▸ **EXERCISE DESCRIPTION**
The lines to reproduce from the material below are those from the one containing "end else if (flush) begin" through the one containing "stall_cnt <= '0;", both included; write them out exactly and add nothing.

▸ **DATA RECORDS**
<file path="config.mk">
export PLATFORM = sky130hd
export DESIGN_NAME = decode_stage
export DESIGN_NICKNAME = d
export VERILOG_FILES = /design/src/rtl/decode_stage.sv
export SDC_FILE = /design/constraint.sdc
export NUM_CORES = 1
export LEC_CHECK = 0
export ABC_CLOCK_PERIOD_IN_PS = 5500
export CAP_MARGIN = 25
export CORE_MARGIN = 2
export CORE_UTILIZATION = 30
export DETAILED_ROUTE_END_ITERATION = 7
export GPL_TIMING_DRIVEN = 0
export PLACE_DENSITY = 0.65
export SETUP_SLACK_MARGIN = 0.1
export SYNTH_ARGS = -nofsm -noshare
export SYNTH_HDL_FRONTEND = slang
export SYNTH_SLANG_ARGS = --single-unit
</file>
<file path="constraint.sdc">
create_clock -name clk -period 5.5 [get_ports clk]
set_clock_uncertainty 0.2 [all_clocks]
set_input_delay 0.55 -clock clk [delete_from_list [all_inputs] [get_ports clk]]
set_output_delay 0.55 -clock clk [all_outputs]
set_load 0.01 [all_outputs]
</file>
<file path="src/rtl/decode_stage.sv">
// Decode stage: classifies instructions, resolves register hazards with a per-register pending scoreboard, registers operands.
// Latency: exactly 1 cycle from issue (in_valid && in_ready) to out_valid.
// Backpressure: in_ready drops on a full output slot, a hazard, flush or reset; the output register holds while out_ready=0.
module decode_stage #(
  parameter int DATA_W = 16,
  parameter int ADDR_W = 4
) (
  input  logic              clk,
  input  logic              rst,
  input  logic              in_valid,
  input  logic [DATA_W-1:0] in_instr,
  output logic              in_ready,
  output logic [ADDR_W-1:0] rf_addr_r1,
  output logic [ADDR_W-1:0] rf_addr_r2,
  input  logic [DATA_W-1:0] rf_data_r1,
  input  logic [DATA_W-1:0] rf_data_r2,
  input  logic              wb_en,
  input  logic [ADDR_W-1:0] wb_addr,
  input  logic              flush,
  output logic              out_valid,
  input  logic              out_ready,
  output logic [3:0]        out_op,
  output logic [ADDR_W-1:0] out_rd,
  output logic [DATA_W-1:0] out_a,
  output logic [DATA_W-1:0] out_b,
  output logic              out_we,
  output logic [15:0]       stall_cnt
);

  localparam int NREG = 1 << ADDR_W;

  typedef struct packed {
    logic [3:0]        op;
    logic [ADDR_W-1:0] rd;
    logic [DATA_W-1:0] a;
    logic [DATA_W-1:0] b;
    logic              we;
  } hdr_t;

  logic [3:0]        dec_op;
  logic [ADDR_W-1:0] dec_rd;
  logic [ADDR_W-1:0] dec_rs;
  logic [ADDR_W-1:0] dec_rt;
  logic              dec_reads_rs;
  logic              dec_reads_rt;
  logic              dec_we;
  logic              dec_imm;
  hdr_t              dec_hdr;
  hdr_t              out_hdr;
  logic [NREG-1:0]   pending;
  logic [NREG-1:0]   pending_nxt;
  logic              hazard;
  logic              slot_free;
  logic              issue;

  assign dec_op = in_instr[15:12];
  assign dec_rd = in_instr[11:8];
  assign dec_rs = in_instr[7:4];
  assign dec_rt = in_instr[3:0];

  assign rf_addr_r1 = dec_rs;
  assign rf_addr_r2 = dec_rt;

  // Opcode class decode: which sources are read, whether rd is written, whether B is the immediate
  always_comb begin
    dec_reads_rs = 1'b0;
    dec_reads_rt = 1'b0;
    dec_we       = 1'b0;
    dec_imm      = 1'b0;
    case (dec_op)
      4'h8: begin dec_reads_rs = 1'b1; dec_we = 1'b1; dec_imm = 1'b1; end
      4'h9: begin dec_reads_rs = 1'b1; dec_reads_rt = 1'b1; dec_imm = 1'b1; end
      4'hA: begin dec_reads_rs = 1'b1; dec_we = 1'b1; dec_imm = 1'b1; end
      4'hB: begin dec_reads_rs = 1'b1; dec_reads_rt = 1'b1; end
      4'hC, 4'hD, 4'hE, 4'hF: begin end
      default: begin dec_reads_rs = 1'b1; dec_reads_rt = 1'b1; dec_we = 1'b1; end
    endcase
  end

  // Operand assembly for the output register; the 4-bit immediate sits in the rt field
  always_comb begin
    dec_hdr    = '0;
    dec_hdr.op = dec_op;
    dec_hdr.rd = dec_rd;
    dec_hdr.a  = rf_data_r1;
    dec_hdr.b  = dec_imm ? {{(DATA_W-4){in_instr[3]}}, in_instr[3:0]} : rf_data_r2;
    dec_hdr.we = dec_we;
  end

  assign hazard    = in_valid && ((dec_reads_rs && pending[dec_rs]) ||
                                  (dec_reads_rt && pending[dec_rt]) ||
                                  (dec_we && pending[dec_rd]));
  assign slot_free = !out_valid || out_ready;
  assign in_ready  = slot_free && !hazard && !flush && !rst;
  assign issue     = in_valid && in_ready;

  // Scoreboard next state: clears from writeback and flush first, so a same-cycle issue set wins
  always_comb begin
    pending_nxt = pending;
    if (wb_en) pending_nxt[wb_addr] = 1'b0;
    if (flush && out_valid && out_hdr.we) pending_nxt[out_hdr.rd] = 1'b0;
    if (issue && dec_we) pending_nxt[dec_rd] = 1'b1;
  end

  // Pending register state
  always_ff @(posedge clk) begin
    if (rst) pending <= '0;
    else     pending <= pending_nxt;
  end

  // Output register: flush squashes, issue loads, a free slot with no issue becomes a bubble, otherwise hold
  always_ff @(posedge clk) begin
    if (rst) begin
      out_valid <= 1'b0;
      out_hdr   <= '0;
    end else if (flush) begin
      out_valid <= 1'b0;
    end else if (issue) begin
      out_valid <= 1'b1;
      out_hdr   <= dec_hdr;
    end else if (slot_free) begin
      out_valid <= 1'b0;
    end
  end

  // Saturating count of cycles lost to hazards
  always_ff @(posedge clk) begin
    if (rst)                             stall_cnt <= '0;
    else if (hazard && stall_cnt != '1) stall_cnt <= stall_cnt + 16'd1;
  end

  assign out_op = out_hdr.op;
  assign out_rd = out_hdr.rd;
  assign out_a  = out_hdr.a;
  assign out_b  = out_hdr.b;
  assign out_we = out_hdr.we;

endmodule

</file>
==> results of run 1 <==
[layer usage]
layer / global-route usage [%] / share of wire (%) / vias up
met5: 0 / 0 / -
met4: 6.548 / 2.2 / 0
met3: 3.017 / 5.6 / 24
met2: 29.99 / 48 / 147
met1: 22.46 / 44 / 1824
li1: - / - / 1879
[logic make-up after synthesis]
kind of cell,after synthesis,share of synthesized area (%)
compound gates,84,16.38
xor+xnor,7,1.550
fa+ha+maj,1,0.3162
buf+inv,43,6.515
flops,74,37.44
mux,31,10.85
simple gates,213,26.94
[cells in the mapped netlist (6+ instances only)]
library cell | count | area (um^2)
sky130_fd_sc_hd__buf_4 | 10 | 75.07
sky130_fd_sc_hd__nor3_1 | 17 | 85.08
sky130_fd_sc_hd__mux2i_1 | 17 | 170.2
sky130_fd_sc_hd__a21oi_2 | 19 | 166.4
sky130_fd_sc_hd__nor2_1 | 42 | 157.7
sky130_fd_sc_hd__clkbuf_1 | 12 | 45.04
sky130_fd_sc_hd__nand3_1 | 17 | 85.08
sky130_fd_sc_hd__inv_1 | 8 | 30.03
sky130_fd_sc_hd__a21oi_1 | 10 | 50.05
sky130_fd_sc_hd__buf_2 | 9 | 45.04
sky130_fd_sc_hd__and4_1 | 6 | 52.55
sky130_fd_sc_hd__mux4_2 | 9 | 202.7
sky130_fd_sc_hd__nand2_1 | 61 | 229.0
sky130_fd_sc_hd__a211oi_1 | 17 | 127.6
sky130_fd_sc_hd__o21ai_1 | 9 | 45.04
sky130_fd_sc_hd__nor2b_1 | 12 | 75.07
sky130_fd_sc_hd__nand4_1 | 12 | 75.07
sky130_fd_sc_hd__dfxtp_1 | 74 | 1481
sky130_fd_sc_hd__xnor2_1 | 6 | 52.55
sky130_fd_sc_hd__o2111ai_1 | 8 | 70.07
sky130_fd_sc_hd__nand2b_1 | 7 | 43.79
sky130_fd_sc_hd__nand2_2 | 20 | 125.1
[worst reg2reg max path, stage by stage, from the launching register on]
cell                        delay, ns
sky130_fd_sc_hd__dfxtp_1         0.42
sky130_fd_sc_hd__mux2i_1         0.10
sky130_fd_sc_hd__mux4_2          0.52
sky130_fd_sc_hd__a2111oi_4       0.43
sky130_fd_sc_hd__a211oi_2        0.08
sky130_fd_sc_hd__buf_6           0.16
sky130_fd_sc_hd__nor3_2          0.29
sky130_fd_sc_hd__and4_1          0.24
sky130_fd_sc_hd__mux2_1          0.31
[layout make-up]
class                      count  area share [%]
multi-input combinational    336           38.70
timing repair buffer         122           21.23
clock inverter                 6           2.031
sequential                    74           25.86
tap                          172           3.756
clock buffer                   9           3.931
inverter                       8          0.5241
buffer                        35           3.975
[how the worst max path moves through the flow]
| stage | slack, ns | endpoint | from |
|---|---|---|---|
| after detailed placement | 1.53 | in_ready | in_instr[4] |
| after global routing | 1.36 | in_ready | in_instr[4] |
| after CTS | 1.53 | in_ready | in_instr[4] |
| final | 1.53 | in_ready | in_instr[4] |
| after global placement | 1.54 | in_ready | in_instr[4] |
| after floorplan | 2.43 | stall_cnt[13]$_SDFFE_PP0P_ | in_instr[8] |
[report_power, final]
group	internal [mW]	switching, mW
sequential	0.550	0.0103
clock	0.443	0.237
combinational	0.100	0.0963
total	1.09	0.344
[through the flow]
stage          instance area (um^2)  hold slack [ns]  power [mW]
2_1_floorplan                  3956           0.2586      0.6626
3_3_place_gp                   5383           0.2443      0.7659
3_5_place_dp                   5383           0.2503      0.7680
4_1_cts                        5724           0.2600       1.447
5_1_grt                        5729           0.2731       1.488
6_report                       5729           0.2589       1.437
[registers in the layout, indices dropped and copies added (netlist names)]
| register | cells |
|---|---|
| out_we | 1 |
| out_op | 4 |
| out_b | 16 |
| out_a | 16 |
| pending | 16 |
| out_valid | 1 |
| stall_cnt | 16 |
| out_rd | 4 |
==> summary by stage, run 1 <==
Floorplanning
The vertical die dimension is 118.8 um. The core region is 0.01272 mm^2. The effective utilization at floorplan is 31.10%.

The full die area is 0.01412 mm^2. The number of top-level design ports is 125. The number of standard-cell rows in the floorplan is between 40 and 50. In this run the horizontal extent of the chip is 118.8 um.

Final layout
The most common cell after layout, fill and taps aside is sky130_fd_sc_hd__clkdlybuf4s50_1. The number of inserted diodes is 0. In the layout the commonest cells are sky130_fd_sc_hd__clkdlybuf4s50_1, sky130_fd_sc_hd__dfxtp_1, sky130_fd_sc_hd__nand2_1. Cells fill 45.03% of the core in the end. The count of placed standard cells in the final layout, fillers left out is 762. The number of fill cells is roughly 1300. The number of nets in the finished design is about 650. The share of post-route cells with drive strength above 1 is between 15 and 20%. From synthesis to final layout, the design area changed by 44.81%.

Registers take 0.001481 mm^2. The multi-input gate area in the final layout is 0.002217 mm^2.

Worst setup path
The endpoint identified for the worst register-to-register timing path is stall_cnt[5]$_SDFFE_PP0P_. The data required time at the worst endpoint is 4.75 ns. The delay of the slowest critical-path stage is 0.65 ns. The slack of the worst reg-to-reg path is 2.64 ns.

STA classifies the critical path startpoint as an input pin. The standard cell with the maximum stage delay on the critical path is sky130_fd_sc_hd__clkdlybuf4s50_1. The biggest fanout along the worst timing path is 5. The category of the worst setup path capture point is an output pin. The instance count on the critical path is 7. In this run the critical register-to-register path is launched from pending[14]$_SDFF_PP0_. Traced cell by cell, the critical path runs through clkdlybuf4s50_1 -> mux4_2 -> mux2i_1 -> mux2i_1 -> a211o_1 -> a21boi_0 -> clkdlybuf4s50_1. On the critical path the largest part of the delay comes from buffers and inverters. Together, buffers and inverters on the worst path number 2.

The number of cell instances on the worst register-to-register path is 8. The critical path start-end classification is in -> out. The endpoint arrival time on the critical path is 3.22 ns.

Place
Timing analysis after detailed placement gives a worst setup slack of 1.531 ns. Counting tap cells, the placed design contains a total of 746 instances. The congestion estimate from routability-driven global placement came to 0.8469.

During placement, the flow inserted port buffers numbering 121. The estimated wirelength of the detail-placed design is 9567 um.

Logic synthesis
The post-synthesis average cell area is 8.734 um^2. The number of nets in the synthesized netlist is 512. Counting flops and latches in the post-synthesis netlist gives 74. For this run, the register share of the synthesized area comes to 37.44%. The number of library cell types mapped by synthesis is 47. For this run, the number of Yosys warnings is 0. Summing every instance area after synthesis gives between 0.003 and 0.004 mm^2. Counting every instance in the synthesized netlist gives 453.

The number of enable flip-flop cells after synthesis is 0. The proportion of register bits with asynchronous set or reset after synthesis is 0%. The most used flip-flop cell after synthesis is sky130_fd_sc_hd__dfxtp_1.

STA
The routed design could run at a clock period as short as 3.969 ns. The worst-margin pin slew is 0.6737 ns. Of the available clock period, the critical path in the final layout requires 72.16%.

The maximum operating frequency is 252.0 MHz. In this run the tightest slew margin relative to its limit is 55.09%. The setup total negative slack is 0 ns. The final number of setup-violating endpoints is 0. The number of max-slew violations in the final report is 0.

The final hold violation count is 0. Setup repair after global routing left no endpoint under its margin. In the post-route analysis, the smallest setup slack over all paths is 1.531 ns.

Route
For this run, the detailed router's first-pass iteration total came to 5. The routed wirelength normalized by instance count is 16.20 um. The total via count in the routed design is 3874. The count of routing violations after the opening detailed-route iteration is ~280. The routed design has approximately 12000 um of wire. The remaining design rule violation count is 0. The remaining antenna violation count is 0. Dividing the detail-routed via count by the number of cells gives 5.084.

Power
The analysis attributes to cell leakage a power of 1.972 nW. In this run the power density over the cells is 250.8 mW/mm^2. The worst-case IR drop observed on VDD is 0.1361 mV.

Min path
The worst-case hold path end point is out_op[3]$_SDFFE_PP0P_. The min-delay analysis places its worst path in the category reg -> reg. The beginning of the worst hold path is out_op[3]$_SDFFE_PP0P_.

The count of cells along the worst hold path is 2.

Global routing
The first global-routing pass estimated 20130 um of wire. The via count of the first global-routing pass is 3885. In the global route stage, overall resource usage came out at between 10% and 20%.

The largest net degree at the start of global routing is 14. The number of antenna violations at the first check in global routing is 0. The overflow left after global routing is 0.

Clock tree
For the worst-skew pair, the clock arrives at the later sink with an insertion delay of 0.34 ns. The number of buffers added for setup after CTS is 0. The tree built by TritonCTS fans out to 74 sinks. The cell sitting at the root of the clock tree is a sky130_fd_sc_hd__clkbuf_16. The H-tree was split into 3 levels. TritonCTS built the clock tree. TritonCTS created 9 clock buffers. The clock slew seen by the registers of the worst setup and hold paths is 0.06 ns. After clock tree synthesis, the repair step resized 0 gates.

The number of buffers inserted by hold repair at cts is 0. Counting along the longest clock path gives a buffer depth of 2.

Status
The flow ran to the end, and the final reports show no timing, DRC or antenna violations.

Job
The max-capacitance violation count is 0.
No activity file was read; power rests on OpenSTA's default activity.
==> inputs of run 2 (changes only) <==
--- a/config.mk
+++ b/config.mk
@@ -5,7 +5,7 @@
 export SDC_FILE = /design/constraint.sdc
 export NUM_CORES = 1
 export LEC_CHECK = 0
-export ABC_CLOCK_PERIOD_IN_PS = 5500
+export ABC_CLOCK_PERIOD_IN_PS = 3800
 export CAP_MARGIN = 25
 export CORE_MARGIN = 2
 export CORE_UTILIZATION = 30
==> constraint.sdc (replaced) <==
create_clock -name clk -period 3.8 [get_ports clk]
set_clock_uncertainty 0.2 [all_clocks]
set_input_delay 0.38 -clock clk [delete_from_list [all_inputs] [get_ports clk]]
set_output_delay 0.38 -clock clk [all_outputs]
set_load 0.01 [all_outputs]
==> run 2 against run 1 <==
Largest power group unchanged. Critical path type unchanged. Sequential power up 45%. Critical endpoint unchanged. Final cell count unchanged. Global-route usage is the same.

▸ **TASK ANSWER**
    end else if (flush) begin
      out_valid <= 1'b0;
    end else if (issue) begin
      out_valid <= 1'b1;
      out_hdr   <= dec_hdr;
    end else if (slot_free) begin
      out_valid <= 1'b0;
    end
  end

  // Saturating count of cycles lost to hazards
  always_ff @(posedge clk) begin
    if (rst)                             stall_cnt <= '0;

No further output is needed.